2022年4月にスタートしたこの連載では、直近の【もっと知りたい!債券】シリーズまで債券、株式、オルタナティブと、資産種別ごとの解説を展開してきました。こうした知識を踏まえて今回からは、実際に企業年金のポートフォリオを組み立てていくために必要な知識や留意点を学んでいきたいと思います。新米常務理事の私(阿部圭介)が、前任者との引き継ぎ期間にこの連載で勉強して独り立ち。いよいよ資産運用の責任者として、頭も手も動かしていく想定です。引き続きラッセル・インベストメントの金武伸治さんに、運用実務に資するよう分かりやすく説明していただきます。

「長期運用・分散投資」が大前提

今回からは、実際にポートフォリオのラインアップを、金武さんの助言をいただきながら作り上げていくイメージです。

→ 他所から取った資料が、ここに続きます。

## config.mk

```make
export PLATFORM = sky130hd
export DESIGN_NAME = adc_conv_sequencer
export DESIGN_NICKNAME = d
export VERILOG_FILES = /design/src/rtl/adc_seq_pkg.sv /design/src/rtl/adc_seq_timer.sv /design/src/rtl/adc_conv_sequencer.sv
export SDC_FILE = /design/constraint.sdc
export NUM_CORES = 1
export LEC_CHECK = 0
export ABC_AREA = 1
export CORE_MARGIN = 2
export CORE_UTILIZATION = 50
export DETAILED_ROUTE_END_ITERATION = 10
export PLACE_DENSITY = 0.75
export SLEW_MARGIN = 20
export SYNTH_ARGS = -nofsm -noshare
export SYNTH_HDL_FRONTEND = slang
export SYNTH_HIERARCHICAL = 1
export SYNTH_SLANG_ARGS = --single-unit
```

## constraint.sdc

```tcl
create_clock -name clk_adc -period 3.25 [get_ports clk_adc]
set_input_delay 0.65 -clock clk_adc [delete_from_list [all_inputs] [get_ports clk_adc]]
set_output_delay 0.65 -clock clk_adc [all_outputs]
set_load 0.01 [all_outputs]
```
--- src/rtl/ps2_host_tx.sv ---
// PS/2 host-to-device byte transmitter: clock inhibit, request-to-send, device-clocked
// data/parity/stop shifting, ACK sampling and inter-edge timeout, via pull-low enables.
module ps2_host_tx #(
  parameter int unsigned INHIBIT_CYCLES = 12000,
  parameter int unsigned TIMEOUT_CYCLES = 2000000
) (
  input  logic       clk,
  input  logic       rst,
  input  logic [7:0] tx_data,
  input  logic       tx_start,
  input  logic       ps2_clk_in,
  input  logic       ps2_data_in,
  output logic       ps2_clk_oe,
  output logic       ps2_data_oe,
  output logic       busy,
  output logic       done,
  output logic       err
);

  localparam int unsigned IW = $clog2(INHIBIT_CYCLES);
  localparam int unsigned TW = $clog2(TIMEOUT_CYCLES + 1);

  typedef enum logic [2:0] {
    S_IDLE,
    S_INHIBIT,
    S_REQ,
    S_SEND,
    S_ACK,
    S_WAIT_IDLE,
    S_DONE
  } state_e;

  state_e        state_q, state_d;
  logic [1:0]    clk_sync_q, data_sync_q;
  logic          clk_prev_q;
  logic [8:0]    frame_q, frame_d;
  logic [3:0]    idx_q, idx_d;
  logic          dbit_q, dbit_d;
  logic          nack_q, nack_d;
  logic [IW-1:0] icnt_q, icnt_d;
  logic [TW-1:0] tcnt_q, tcnt_d;

  logic clk_s, data_s, fall, watched, timeout;

  assign clk_s   = clk_sync_q[1];
  assign data_s  = data_sync_q[1];
  assign fall    = clk_prev_q & ~clk_s;
  assign watched = state_q inside {S_SEND, S_ACK, S_WAIT_IDLE};
  assign timeout = watched && !fall && (tcnt_q == TW'(TIMEOUT_CYCLES - 1));

  always_ff @(posedge clk) begin
    if (rst) begin
      state_q     <= S_IDLE;
      clk_sync_q  <= '1;
      data_sync_q <= '1;
      clk_prev_q  <= 1'b1;
      frame_q     <= '0;
      idx_q       <= '0;
      dbit_q      <= 1'b0;
      nack_q      <= 1'b0;
      icnt_q      <= '0;
      tcnt_q      <= '0;
    end else begin
      state_q     <= state_d;
      clk_sync_q  <= {clk_sync_q[0], ps2_clk_in};
      data_sync_q <= {data_sync_q[0], ps2_data_in};
      clk_prev_q  <= clk_s;
      frame_q     <= frame_d;
      idx_q       <= idx_d;
      dbit_q      <= dbit_d;
      nack_q      <= nack_d;
      icnt_q      <= icnt_d;
      tcnt_q      <= tcnt_d;
    end
  end

  always_comb begin
    state_d = state_q;
    frame_d = frame_q;
    idx_d   = idx_q;
    dbit_d  = dbit_q;
    nack_d  = nack_q;
    icnt_d  = icnt_q;
    tcnt_d  = tcnt_q;
    if (watched) begin
      tcnt_d = fall ? '0 : tcnt_q + TW'(1);
    end
    unique case (state_q)
      // DONE already reports busy=0, so a request there is accepted like in IDLE
      S_IDLE, S_DONE: begin
        state_d = S_IDLE;
        if (tx_start) begin
          frame_d = {~^tx_data, tx_data};
          nack_d  = 1'b0;
          icnt_d  = '0;
          state_d = S_INHIBIT;
        end
      end
      S_INHIBIT: begin
        if (icnt_q == IW'(INHIBIT_CYCLES - 1)) begin
          state_d = S_REQ;
        end else begin
          icnt_d = icnt_q + IW'(1);
        end
      end
      S_REQ: begin
        state_d = S_SEND;
        dbit_d  = 1'b1;
        idx_d   = '0;
        tcnt_d  = '0;
      end
      S_SEND: begin
        if (fall) begin
          if (idx_q == 4'd9) begin
            dbit_d  = 1'b0;
            state_d = S_ACK;
          end else begin
            dbit_d = ~frame_q[idx_q];
            idx_d  = idx_q + 4'd1;
          end
        end
      end
      S_ACK: begin
        if (fall) begin
          nack_d  = data_s;
          state_d = S_WAIT_IDLE;
        end
      end
      S_WAIT_IDLE: begin
        if (clk_s && data_s) begin
          state_d = S_DONE;
        end
      end
      default: state_d = S_IDLE;
    endcase
    if (timeout) begin
      state_d = S_DONE;
      nack_d  = 1'b1;
      dbit_d  = 1'b0;
    end
  end

  always_comb begin
    ps2_clk_oe  = state_q inside {S_INHIBIT, S_REQ};
    ps2_data_oe = (state_q == S_REQ) || ((state_q == S_SEND) && dbit_q);
    busy        = !(state_q inside {S_IDLE, S_DONE});
    done        = (state_q == S_DONE);
    err         = (state_q == S_DONE) && nack_q;
  end

endmodule

--- config.mk ---
export PLATFORM = sky130hd
export DESIGN_NAME = ps2_host_tx
export DESIGN_NICKNAME = d
export VERILOG_FILES = /design/src/rtl/ps2_host_tx.sv
export SDC_FILE = /design/constraint.sdc
export NUM_CORES = 1
export LEC_CHECK = 0
export BUFFER_PORTS_ARGS = -buffer_cell sky130_fd_sc_hd__buf_2
export CELL_PAD_IN_SITES_DETAIL_PLACEMENT = 0
export CELL_PAD_IN_SITES_GLOBAL_PLACEMENT = 1
export CORE_UTILIZATION = 45
export DETAILED_ROUTE_END_ITERATION = 6
export PLACE_DENSITY_LB_ADDON = 0.1
export SYNTH_ARGS = -nofsm -noshare
export SYNTH_HDL_FRONTEND = slang
export SYNTH_SLANG_ARGS = --single-unit
--- constraint.sdc ---
create_clock -name clk -period 2.47 [get_ports clk]
set_clock_uncertainty 0.1 [all_clocks]
set_input_delay 0.1235 -clock clk [delete_from_list [all_inputs] [get_ports clk]]
set_output_delay 0.1235 -clock clk [all_outputs]
set_load 0.02 [all_outputs]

さて、例によって大変基礎的なことから伺います。企業年金制度における資産運用にとって、第一に重要なことは何でしょうか。

金武 自分たちの企業年金の財政状況を知ることが大前提です。今回はまず、そこからスタートしましょう。

資産運用の目的は言うまでもなく、収益を上げることです。しかし年金運用の場合は銀行や証券会社、あるいは運用会社や個人投資家が行っているような運用とは、やや目的の達成方法が異なります。

この連載では、主に確定給付企業年金制度(DB)を考察の対象とします。DBの場合、あらかじめ定められた予定利率と、それに基づく運用目標(主に目標リターン)があり、資産運用の実績が運用目標を達成することで、健全な年金財政が維持される仕組みになっています。

「資産運用の実績が運用目標を達成する」というのは、毎月・毎年必ず達成しなければならないものではなく、単月や単年での変動を許容しつつ、長期で達成されるべきものです。